Application 18/340,139 is a continuation of application No. 18/185,008, filed on Mar. 16, 2023.
Claims priority of provisional application 63/321,726, filed on Mar. 20, 2022.
Claims priority of provisional application 63/321,725, filed on Mar. 20, 2022.
Prior Publication US 2023/0334613 A1, Oct. 19, 2023
Int. Cl. G06T 1/20 (2006.01); G06T 1/60 (2006.01)

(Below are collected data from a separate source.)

`src/rtl/kgp_pkg.sv`:
```
// Shared KGPminiRISC encodings: opcodes, ALU codes, control-field values
// and the packed control bundle passed from decoder to output register.
package kgp_pkg;

  localparam logic [5:0] OP_ADD  = 6'd0;
  localparam logic [5:0] OP_COMP = 6'd1;
  localparam logic [5:0] OP_AND  = 6'd2;
  localparam logic [5:0] OP_XOR  = 6'd3;
  localparam logic [5:0] OP_SHLL = 6'd4;
  localparam logic [5:0] OP_SHRL = 6'd5;
  localparam logic [5:0] OP_SHRA = 6'd6;
  localparam logic [5:0] OP_ADDI = 6'd7;
  localparam logic [5:0] OP_LW   = 6'd8;
  localparam logic [5:0] OP_SW   = 6'd9;
  localparam logic [5:0] OP_B    = 6'd10;
  localparam logic [5:0] OP_BL   = 6'd11;
  localparam logic [5:0] OP_BR   = 6'd12;
  localparam logic [5:0] OP_BLTZ = 6'd13;
  localparam logic [5:0] OP_BZ   = 6'd14;
  localparam logic [5:0] OP_BNZ  = 6'd15;
  localparam logic [5:0] OP_BCY  = 6'd16;
  localparam logic [5:0] OP_BNCY = 6'd17;

  localparam logic [2:0] ALU_ADD  = 3'b000;
  localparam logic [2:0] ALU_COMP = 3'b001;
  localparam logic [2:0] ALU_AND  = 3'b010;
  localparam logic [2:0] ALU_XOR  = 3'b011;
  localparam logic [2:0] ALU_SHLL = 3'b100;
  localparam logic [2:0] ALU_SHRL = 3'b101;
  localparam logic [2:0] ALU_SHRA = 3'b110;

  localparam logic ALU_SRC_REG = 1'b0;
  localparam logic ALU_SRC_IMM = 1'b1;

  localparam logic [1:0] DST_RS   = 2'b00;
  localparam logic [1:0] DST_RT   = 2'b01;
  localparam logic [1:0] DST_LINK = 2'b10;

  localparam logic [1:0] WB_ALU = 2'b00;
  localparam logic [1:0] WB_MEM = 2'b01;
  localparam logic [1:0] WB_PC4 = 2'b10;

  localparam logic [2:0] CJ_NONE  = 3'b000;
  localparam logic [2:0] CJ_LTZ   = 3'b001;
  localparam logic [2:0] CJ_ZERO  = 3'b010;
  localparam logic [2:0] CJ_NZERO = 3'b011;
  localparam logic [2:0] CJ_CARRY = 3'b100;
  localparam logic [2:0] CJ_NCY   = 3'b101;

  localparam logic [1:0] AS_NONE  = 2'b00;
  localparam logic [1:0] AS_LABEL = 2'b01;
  localparam logic [1:0] AS_REG   = 2'b10;

  typedef struct packed {
    logic       reg_write;
    logic [1:0] reg_dst;
    logic       mem_read;
    logic       mem_write;
    logic [1:0] mem_to_reg;
    logic [3:0] alu_op;
    logic [2:0] cond_jump;
    logic       uncond_jump;
    logic [1:0] addr_sel;
  } ctrl_t;

  localparam ctrl_t CTRL_NOP = '0;

endpackage

```
`src/rtl/cntrl_decode.sv`:
```
// Combinational opcode decoder; unknown opcodes decode to an all-zero NOP.
module cntrl_decode
  import kgp_pkg::*;
(
  input  logic [5:0] opcode,
  output ctrl_t      ctrl
);

  always_comb begin
    ctrl = CTRL_NOP;
    case (opcode)
      OP_ADD: begin ctrl.reg_write = 1'b1; ctrl.alu_op = {ALU_SRC_REG, ALU_ADD};  end
      OP_COMP: begin ctrl.reg_write = 1'b1; ctrl.alu_op = {ALU_SRC_REG, ALU_COMP}; end
      OP_AND: begin ctrl.reg_write = 1'b1; ctrl.alu_op = {ALU_SRC_REG, ALU_AND};  end
      OP_XOR: begin ctrl.reg_write = 1'b1; ctrl.alu_op = {ALU_SRC_REG, ALU_XOR};  end
      OP_SHLL: begin ctrl.reg_write = 1'b1; ctrl.alu_op = {ALU_SRC_REG, ALU_SHLL}; end
      OP_SHRL: begin ctrl.reg_write = 1'b1; ctrl.alu_op = {ALU_SRC_REG, ALU_SHRL}; end
      OP_SHRA: begin ctrl.reg_write = 1'b1; ctrl.alu_op = {ALU_SRC_REG, ALU_SHRA}; end
      OP_ADDI: begin ctrl.reg_write = 1'b1; ctrl.alu_op = {ALU_SRC_IMM, ALU_ADD};  end
      OP_LW: begin
        ctrl.reg_write  = 1'b1;
        ctrl.reg_dst    = DST_RT;
        ctrl.mem_read   = 1'b1;
        ctrl.mem_to_reg = WB_MEM;
        ctrl.alu_op     = {ALU_SRC_IMM, ALU_ADD};
      end
      OP_SW: begin ctrl.mem_write = 1'b1; ctrl.alu_op = {ALU_SRC_IMM, ALU_ADD}; end
      OP_B: begin ctrl.uncond_jump = 1'b1; ctrl.addr_sel = AS_LABEL; end
      OP_BL: begin
        ctrl.reg_write   = 1'b1;
        ctrl.reg_dst     = DST_LINK;
        ctrl.mem_to_reg  = WB_PC4;
        ctrl.uncond_jump = 1'b1;
        ctrl.addr_sel    = AS_LABEL;
      end
      OP_BR: begin ctrl.uncond_jump = 1'b1; ctrl.addr_sel = AS_REG; end
      OP_BLTZ: begin ctrl.cond_jump = CJ_LTZ;   ctrl.addr_sel = AS_LABEL; end
      OP_BZ: begin ctrl.cond_jump = CJ_ZERO;  ctrl.addr_sel = AS_LABEL; end
      OP_BNZ: begin ctrl.cond_jump = CJ_NZERO; ctrl.addr_sel = AS_LABEL; end
      OP_BCY: begin ctrl.cond_jump = CJ_CARRY; ctrl.addr_sel = AS_LABEL; end
      OP_BNCY: begin ctrl.cond_jump = CJ_NCY;   ctrl.addr_sel = AS_LABEL; end
      default: ctrl = CTRL_NOP;
    endcase
  end

endmodule

```
`src/rtl/cntrl_unit.sv`:
```
// KGPminiRISC main control unit: decoded strobes registered one clock after
// the opcode, cleared to NOP by synchronous reset.
module cntrl_unit
  import kgp_pkg::*;
(
  input  logic       clk,
  input  logic       rst,
  input  logic [5:0] opcode,
  output logic       RegWrite,
  output logic [1:0] RegDst,
  output logic       MemRead,
  output logic       MemWrite,
  output logic [1:0] MemToReg,
  output logic [3:0] ALUop,
  output logic [2:0] CondJump,
  output logic       UncondJump,
  output logic [1:0] AddrSel
);

  ctrl_t ctrl_d;
  ctrl_t ctrl_q;

  cntrl_decode u_decode (
    .opcode (opcode),
    .ctrl   (ctrl_d)
  );

  always_ff @(posedge clk) begin
    if (rst) ctrl_q <= CTRL_NOP;
    else     ctrl_q <= ctrl_d;
  end

  assign RegWrite   = ctrl_q.reg_write;
  assign RegDst     = ctrl_q.reg_dst;
  assign MemRead    = ctrl_q.mem_read;
  assign MemWrite   = ctrl_q.mem_write;
  assign MemToReg   = ctrl_q.mem_to_reg;
  assign ALUop      = ctrl_q.alu_op;
  assign CondJump   = ctrl_q.cond_jump;
  assign UncondJump = ctrl_q.uncond_jump;
  assign AddrSel    = ctrl_q.addr_sel;

endmodule

```
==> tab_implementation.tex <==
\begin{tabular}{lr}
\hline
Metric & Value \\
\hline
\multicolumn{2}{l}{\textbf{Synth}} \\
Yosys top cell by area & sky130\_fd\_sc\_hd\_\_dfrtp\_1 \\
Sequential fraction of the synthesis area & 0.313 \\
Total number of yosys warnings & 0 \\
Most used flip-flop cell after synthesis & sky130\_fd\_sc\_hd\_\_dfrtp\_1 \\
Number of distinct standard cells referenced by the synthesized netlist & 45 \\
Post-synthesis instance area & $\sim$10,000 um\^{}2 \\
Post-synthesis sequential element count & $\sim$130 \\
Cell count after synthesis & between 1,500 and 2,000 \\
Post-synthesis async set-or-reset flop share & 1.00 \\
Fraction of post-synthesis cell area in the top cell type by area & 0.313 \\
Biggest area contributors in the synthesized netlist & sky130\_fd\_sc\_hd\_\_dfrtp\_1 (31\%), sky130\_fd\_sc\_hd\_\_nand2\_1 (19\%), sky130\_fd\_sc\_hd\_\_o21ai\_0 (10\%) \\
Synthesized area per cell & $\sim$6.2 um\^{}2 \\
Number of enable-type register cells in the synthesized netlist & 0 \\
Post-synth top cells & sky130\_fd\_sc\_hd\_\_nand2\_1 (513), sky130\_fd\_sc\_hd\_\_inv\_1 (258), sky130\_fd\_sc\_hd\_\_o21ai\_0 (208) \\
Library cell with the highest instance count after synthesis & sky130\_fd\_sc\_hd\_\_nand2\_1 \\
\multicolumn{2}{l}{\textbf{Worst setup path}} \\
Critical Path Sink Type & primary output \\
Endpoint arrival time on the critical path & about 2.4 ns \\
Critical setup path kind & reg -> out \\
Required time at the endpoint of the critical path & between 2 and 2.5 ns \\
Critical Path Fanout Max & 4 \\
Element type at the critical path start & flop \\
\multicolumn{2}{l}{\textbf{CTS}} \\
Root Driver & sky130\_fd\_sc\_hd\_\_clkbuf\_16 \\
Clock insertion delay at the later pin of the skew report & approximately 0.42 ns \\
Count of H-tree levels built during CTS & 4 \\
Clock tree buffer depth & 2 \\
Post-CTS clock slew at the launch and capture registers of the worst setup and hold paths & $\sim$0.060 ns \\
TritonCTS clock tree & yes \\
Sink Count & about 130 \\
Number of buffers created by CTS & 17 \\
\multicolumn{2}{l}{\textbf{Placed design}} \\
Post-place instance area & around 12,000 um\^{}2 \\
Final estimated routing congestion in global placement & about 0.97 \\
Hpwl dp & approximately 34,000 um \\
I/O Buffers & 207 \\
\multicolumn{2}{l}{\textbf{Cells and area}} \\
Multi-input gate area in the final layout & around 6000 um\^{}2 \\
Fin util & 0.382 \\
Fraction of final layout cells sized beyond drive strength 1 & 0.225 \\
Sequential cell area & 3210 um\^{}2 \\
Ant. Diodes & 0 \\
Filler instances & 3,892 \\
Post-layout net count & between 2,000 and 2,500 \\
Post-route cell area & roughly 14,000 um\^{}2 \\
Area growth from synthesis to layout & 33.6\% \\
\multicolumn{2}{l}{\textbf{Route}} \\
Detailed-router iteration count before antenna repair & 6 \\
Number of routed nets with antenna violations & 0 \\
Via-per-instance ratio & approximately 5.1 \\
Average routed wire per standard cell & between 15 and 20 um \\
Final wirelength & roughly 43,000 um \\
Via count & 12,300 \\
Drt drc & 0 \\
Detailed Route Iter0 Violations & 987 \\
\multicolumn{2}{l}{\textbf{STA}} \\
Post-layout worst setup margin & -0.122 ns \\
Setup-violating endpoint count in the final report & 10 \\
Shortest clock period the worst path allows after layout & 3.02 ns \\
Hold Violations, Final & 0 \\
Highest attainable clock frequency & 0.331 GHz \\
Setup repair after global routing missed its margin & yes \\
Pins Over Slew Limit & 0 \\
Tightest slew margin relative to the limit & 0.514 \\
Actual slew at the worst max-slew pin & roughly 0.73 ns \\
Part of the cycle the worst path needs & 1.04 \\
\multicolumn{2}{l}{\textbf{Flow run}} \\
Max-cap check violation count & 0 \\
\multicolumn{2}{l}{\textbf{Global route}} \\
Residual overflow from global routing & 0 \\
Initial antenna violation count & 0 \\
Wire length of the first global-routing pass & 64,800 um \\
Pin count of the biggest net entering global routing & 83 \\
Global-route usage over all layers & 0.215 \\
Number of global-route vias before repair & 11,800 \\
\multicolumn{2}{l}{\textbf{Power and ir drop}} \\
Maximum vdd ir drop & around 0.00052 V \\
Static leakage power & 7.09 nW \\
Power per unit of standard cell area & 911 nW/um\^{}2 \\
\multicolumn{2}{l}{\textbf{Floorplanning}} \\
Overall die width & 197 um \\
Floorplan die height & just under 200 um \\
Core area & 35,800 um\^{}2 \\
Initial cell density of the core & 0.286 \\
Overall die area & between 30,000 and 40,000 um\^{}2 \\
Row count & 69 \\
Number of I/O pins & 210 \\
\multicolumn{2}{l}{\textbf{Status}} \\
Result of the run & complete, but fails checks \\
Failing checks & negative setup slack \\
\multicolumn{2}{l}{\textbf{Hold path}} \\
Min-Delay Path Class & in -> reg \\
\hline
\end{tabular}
==> src/rtl/path_replayer.sv <==
// Replays a stored maze route from (0,0): fetches one 2-bit move per step,
// bound-checks it, looks up the wall bit, and commits or flags an error.
module path_replayer #(
  parameter int N_BITS   = 4,
  parameter int CNT_BITS = 8
) (
  input  logic                  CLK,
  input  logic                  RST,
  input  logic                  start,
  output logic                  list_en_read,
  input  logic [1:0]            move_in,
  input  logic                  list_done,
  output logic                  maze_rd,
  output logic [2*N_BITS-1:0]   maze_addr,
  input  logic                  maze_data,
  output logic [N_BITS-1:0]     cur_x,
  output logic [N_BITS-1:0]     cur_y,
  output logic [CNT_BITS-1:0]   step_count,
  output logic                  busy,
  output logic                  done,
  output logic                  path_ok,
  output logic                  err_bound,
  output logic                  err_wall
);

  typedef enum logic [2:0] {
    S_IDLE, S_REQ, S_WAIT, S_MEM, S_DONE, S_ERR
  } state_t;

  localparam logic [N_BITS-1:0]   POS_MAX = '1;
  localparam logic [N_BITS-1:0]   POS_ONE = {{(N_BITS-1){1'b0}}, 1'b1};
  localparam logic [CNT_BITS-1:0] CNT_MAX = '1;
  localparam logic [CNT_BITS-1:0] CNT_ONE = {{(CNT_BITS-1){1'b0}}, 1'b1};

  state_t state_reg, state_next;
  logic              at_bound;
  logic [N_BITS-1:0] step_x, step_y;
  logic              restart;

  // Bound check is decided from the current position, never from a wrapped sum.
  always_comb begin
    at_bound = 1'b0;
    step_x   = cur_x;
    step_y   = cur_y;
    case (move_in)
      2'b00: begin at_bound = (cur_x == POS_MAX); step_x = cur_x + POS_ONE; end
      2'b01: begin at_bound = (cur_y == POS_MAX); step_y = cur_y + POS_ONE; end
      2'b10: begin at_bound = (cur_x == '0);      step_x = cur_x - POS_ONE; end
      default: begin at_bound = (cur_y == '0);    step_y = cur_y - POS_ONE; end
    endcase
  end

  assign restart = start && (state_reg == S_IDLE || state_reg == S_DONE || state_reg == S_ERR);

  always_ff @(posedge CLK or posedge RST) begin
    if (RST) state_reg <= S_IDLE;
    else     state_reg <= state_next;
  end

  always_comb begin
    state_next = state_reg;
    case (state_reg)
      S_IDLE, S_DONE, S_ERR: if (start) state_next = S_REQ;
      S_REQ:  state_next = S_WAIT;
      S_WAIT: begin
        if (list_done)     state_next = S_DONE;
        else if (at_bound) state_next = S_ERR;
        else               state_next = S_MEM;
      end
      S_MEM:  state_next = maze_data ? S_ERR : S_REQ;
      default: state_next = S_IDLE;
    endcase
  end

  always_comb begin
    busy = (state_reg == S_REQ) || (state_reg == S_WAIT) || (state_reg == S_MEM);
    done = (state_reg == S_DONE);
  end

  // maze_addr doubles as the pending next position between WAIT and MEM.
  always_ff @(posedge CLK or posedge RST) begin
    if (RST) begin
      list_en_read <= 1'b0;
      maze_rd      <= 1'b0;
      maze_addr    <= '0;
      cur_x        <= '0;
      cur_y        <= '0;
      step_count   <= '0;
      path_ok      <= 1'b0;
      err_bound    <= 1'b0;
      err_wall     <= 1'b0;
    end else begin
      list_en_read <= (state_next == S_REQ);
      maze_rd      <= 1'b0;
      if (restart) begin
        cur_x      <= '0;
        cur_y      <= '0;
        step_count <= '0;
        path_ok    <= 1'b0;
        err_bound  <= 1'b0;
        err_wall   <= 1'b0;
      end
      case (state_reg)
        S_WAIT: begin
          if (list_done) begin
            path_ok <= (cur_x == POS_MAX) && (cur_y == POS_MAX);
          end else if (at_bound) begin
            err_bound <= 1'b1;
          end else begin
            maze_rd   <= 1'b1;
            maze_addr <= {step_y, step_x};
          end
        end
        S_MEM: begin
          if (maze_data) begin
            err_wall <= 1'b1;
          end else begin
            cur_x <= maze_addr[N_BITS-1:0];
            cur_y <= maze_addr[2*N_BITS-1:N_BITS];
            if (step_count != CNT_MAX) step_count <= step_count + CNT_ONE;
          end
        end
        default: ;
      endcase
    end
  end

endmodule
File: src/rtl/gin_bus.sv
// gin_bus: global-input-network bus. One upstream packet stream is delivered,
// by tag-to-ID matching, to SLV_NUM slave ports. The tag is stripped, and each
// slave port has one register stage with a valid/ready handshake.
//
// Ports:
//   i_clk       clock, rising edge
//   i_rst       synchronous active-high reset
//   i_data      input packet {tag, payload}
//   i_valid     input packet valid
//   o_ready     bus accepts the packet this cycle (combinational)
//   o_data      slave k payload at [k*PACKET_OUT_BITWIDTH +: PACKET_OUT_BITWIDTH]
//   i_ready     bit k: slave k accepts its output
//   o_valid     bit k: slave k output valid
//   i_id        slave k ID at [k*ID_BITWIDTH +: ID_BITWIDTH]
//   i_id_valid  load every slave ID from i_id
module gin_bus #(
    parameter int unsigned ID_BITWIDTH         = 4,
    parameter int unsigned PACKET_IN_BITWIDTH  = 12,
    parameter int unsigned PACKET_OUT_BITWIDTH = 8,
    parameter int unsigned SLV_NUM             = 6
) (
    input  logic                                   i_clk,
    input  logic                                   i_rst,
    input  logic [PACKET_IN_BITWIDTH-1:0]          i_data,
    input  logic                                   i_valid,
    output logic                                   o_ready,
    output logic [SLV_NUM*PACKET_OUT_BITWIDTH-1:0] o_data,
    input  logic [SLV_NUM-1:0]                     i_ready,
    output logic [SLV_NUM-1:0]                     o_valid,
    input  logic [SLV_NUM*ID_BITWIDTH-1:0]         i_id,
    input  logic                                   i_id_valid
);

    logic [SLV_NUM-1:0][ID_BITWIDTH-1:0]         id_q, id_d;
    logic [SLV_NUM-1:0]                          valid_q, valid_d;
    logic [SLV_NUM-1:0][PACKET_OUT_BITWIDTH-1:0] data_q, data_d;

    logic [ID_BITWIDTH-1:0]         tag;
    logic [PACKET_OUT_BITWIDTH-1:0] payload;
    logic [SLV_NUM-1:0]             match;
    logic [SLV_NUM-1:0]             slot_free;
    logic [SLV_NUM-1:0]             load;
    logic                           ready_c;
    logic                           accept;

    // Split the packet into its routing tag and its payload.
    assign tag     = i_data[PACKET_IN_BITWIDTH-1 -: ID_BITWIDTH];
    assign payload = i_data[PACKET_OUT_BITWIDTH-1:0];

    // Match against the current IDs. A blocked matched slot stalls the whole
    // packet, so multicast delivery is all-or-nothing.
    always_comb begin
        match     = '0;
        slot_free = '0;
        for (int unsigned k = 0; k < SLV_NUM; k++) begin
            match[k]     = (id_q[k] == tag);
            slot_free[k] = !valid_q[k] || i_ready[k];
        end
        ready_c = &(~match | slot_free);
        accept  = i_valid && ready_c;
        load    = accept ? match : '0;
    end

    // Next state: an ID load takes effect next cycle. A slot either loads new
    // data or holds its data, and its valid clears once the slave consumes it.
    always_comb begin
        id_d    = id_q;
        valid_d = valid_q;
        data_d  = data_q;
        if (i_id_valid) begin
            id_d = i_id;
        end
        for (int unsigned k = 0; k < SLV_NUM; k++) begin
            if (load[k]) begin
                valid_d[k] = 1'b1;
                data_d[k]  = payload;
            end else if (i_ready[k]) begin
                valid_d[k] = 1'b0;
            end
        end
    end

    // State registers.
    always_ff @(posedge i_clk) begin
        if (i_rst) begin
            id_q    <= '0;
            valid_q <= '0;
            data_q  <= '0;
        end else begin
            id_q    <= id_d;
            valid_q <= valid_d;
            data_q  <= data_d;
        end
    end

    assign o_ready = ready_c;
    assign o_valid = valid_q;
    assign o_data  = data_q;

endmodule
$ cat src/rtl/meas_result_packer.sv
// Measurement record FIFO plus byte serializer.
// Records {mode, mux_chn, data_1, data_2} are queued and then emitted as 8-byte
// frames: header, six data bytes (MSB first), and a modulo-256 checksum.
module meas_result_packer #(
  parameter int DATA_WIDTH = 24,
  parameter int DEPTH      = 16
) (
  input  logic                      clk,
  input  logic                      rst,
  input  logic                      wr_en,
  input  logic [2:0]                mode,
  input  logic [2:0]                mux_chn,
  input  logic [DATA_WIDTH-1:0]     data_1,
  input  logic [DATA_WIDTH-1:0]     data_2,
  input  logic                      clr_ovf,
  output logic [7:0]                out_data,
  output logic                      out_valid,
  input  logic                      out_ready,
  output logic                      full,
  output logic                      empty,
  output logic [$clog2(DEPTH):0]    count,
  output logic                      overflow
);

  localparam int AW    = $clog2(DEPTH);
  localparam int CW    = AW + 1;
  localparam int REC_W = 6 + 2 * DATA_WIDTH;

  typedef enum logic {IDLE, SEND} state_t;

  logic [REC_W-1:0] mem_q [DEPTH];
  logic [AW-1:0]    wr_ptr_q, wr_ptr_d;
  logic [AW-1:0]    rd_ptr_q, rd_ptr_d;
  logic [CW-1:0]    count_q, count_d;
  logic             ovf_q, ovf_d;
  state_t           state_q, state_d;
  logic [2:0]       idx_q, idx_d;
  logic [REC_W-1:0] hold_q, hold_d;

  logic             push, pop, drop, xfer;
  logic [7:0]       hdr, csum, byte_sel;

  // Status flags come only from the registered count, never from this cycle's wr_en.
  assign full     = (count_q == CW'(DEPTH));
  assign empty    = (count_q == '0);
  assign count    = count_q;
  assign overflow = ovf_q;

  // Output byte is driven straight from the holding register and byte index.
  assign out_valid = (state_q == SEND);
  assign out_data  = out_valid ? byte_sel : 8'h00;

  // Frame byte selection and checksum over the first seven bytes.
  always_comb begin
    hdr  = {2'b10, hold_q[53:48]};
    csum = hdr + hold_q[47:40] + hold_q[39:32] + hold_q[31:24]
         + hold_q[23:16] + hold_q[15:8] + hold_q[7:0];
    case (idx_q)
      3'd0:    byte_sel = hdr;
      3'd1:    byte_sel = hold_q[47:40];
      3'd2:    byte_sel = hold_q[39:32];
      3'd3:    byte_sel = hold_q[31:24];
      3'd4:    byte_sel = hold_q[23:16];
      3'd5:    byte_sel = hold_q[15:8];
      3'd6:    byte_sel = hold_q[7:0];
      default: byte_sel = csum;
    endcase
  end

  // Serializer next-state plus FIFO pointer/count/overflow bookkeeping.
  always_comb begin
    state_d  = state_q;
    idx_d    = idx_q;
    hold_d   = hold_q;
    pop      = 1'b0;
    xfer     = (state_q == SEND) && out_ready;

    case (state_q)
      IDLE: begin
        if (!empty) begin
          pop     = 1'b1;
          hold_d  = mem_q[rd_ptr_q];
          idx_d   = 3'd0;
          state_d = SEND;
        end
      end
      SEND: begin
        if (xfer) begin
          if (idx_q == 3'd7) begin
            idx_d = 3'd0;
            // Chain straight into the next record so frames stream without a gap.
            if (!empty) begin
              pop    = 1'b1;
              hold_d = mem_q[rd_ptr_q];
            end else begin
              state_d = IDLE;
            end
          end else begin
            idx_d = idx_q + 3'd1;
          end
        end
      end
      default: state_d = IDLE;
    endcase

    // A push against a full FIFO is dropped even if a pop frees a slot this cycle.
    push     = wr_en && !full;
    drop     = wr_en && full;
    wr_ptr_d = push ? wr_ptr_q + AW'(1) : wr_ptr_q;
    rd_ptr_d = pop  ? rd_ptr_q + AW'(1) : rd_ptr_q;
    count_d  = count_q + CW'(push) - CW'(pop);

    // A drop in the same cycle as a clear wins, so no lost record goes unreported.
    if (drop)         ovf_d = 1'b1;
    else if (clr_ovf) ovf_d = 1'b0;
    else              ovf_d = ovf_q;
  end

  // Record storage; contents need no reset since pointers/count define validity.
  always_ff @(posedge clk) begin
    if (push) mem_q[wr_ptr_q] <= {mode, mux_chn, data_1, data_2};
  end

  // State registers with synchronous reset; reset also abandons any frame in flight.
  always_ff @(posedge clk) begin
    if (rst) begin
      wr_ptr_q <= '0;
      rd_ptr_q <= '0;
      count_q  <= '0;
      ovf_q    <= 1'b0;
      state_q  <= IDLE;
      idx_q    <= 3'd0;
      hold_q   <= '0;
    end else begin
      wr_ptr_q <= wr_ptr_d;
      rd_ptr_q <= rd_ptr_d;
      count_q  <= count_d;
      ovf_q    <= ovf_d;
      state_q  <= state_d;
      idx_q    <= idx_d;
      hold_q   <= hold_d;
    end
  end

endmodule

$ cat config.mk
export PLATFORM = sky130hd
export DESIGN_NAME = meas_result_packer
export DESIGN_NICKNAME = d
export VERILOG_FILES = /design/src/rtl/meas_result_packer.sv
export SDC_FILE = /design/constraint.sdc
export NUM_CORES = 1
export LEC_CHECK = 0
export CORE_MARGIN = 4
export CORE_UTILIZATION = 40
export CTS_CLUSTER_SIZE = 25
export DETAILED_ROUTE_END_ITERATION = 10
export DONT_BUFFER_PORTS = 1
export PLACE_DENSITY = 0.61
export SLEW_MARGIN = 0
export SYNTH_ARGS = -nofsm -noshare
export SYNTH_HDL_FRONTEND = slang
export SYNTH_SLANG_ARGS = --single-unit
$ cat constraint.sdc
create_clock -name clk -period 7.2 [get_ports clk]
set_clock_uncertainty 0.15 [all_clocks]
set_input_delay 1.44 -clock clk [delete_from_list [all_inputs] [get_ports clk]]
set_output_delay 1.44 -clock clk [all_outputs]
set_load 0.02 [all_outputs]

CPC G06T 1/20 (2013.01) [G06T 1/60 (2013.01)]

24 Claims

1. A graphics processor comprising:

a plurality of dies integrated in a package, at least one die of the plurality of dies functionally heterogeneous relative to at least one other die of the plurality of dies and manufactured with a different process technology than the at least one other die,

the plurality of dies including:

a graphics compute die comprising a plurality of functional blocks, a first portion of the functional blocks associated with a first clock domain to operate at a first frequency and a second portion of the functional blocks associated with a second clock domain to operate at a second frequency different from the first frequency, the functional blocks including:

a plurality of a graphics core blocks, at least one graphics core block comprising a plurality of graphics cores operable at the first frequency, each graphics core comprising:

a vector engine to execute vector instructions and perform parallel operations on data elements of vector operands, the data elements stored in vector registers;

a matrix accelerator to perform matrix multiplication operations with source matrix data elements, including 16-bit floating point and 8-bit integer matrix data elements;

a ray tracing accelerator to perform operations related to ray traversal and intersection; and

a shared local memory to store data to be processed by the vector engines, the matrix accelerator, or the ray tracing accelerator;

a command processor operable at the second frequency, the command processor to read a command associated with a workload from an in-memory buffer and to responsively identify one or more graphics core blocks of the plurality of graphics core blocks to execute the workload;

a plurality of cache dies, each cache die comprising a cache memory to store a portion of the data accessed by one or more of the plurality of graphics core blocks; and

a packet-switched interconnect fabric to directly connect the graphics compute die to each of the plurality of cache dies.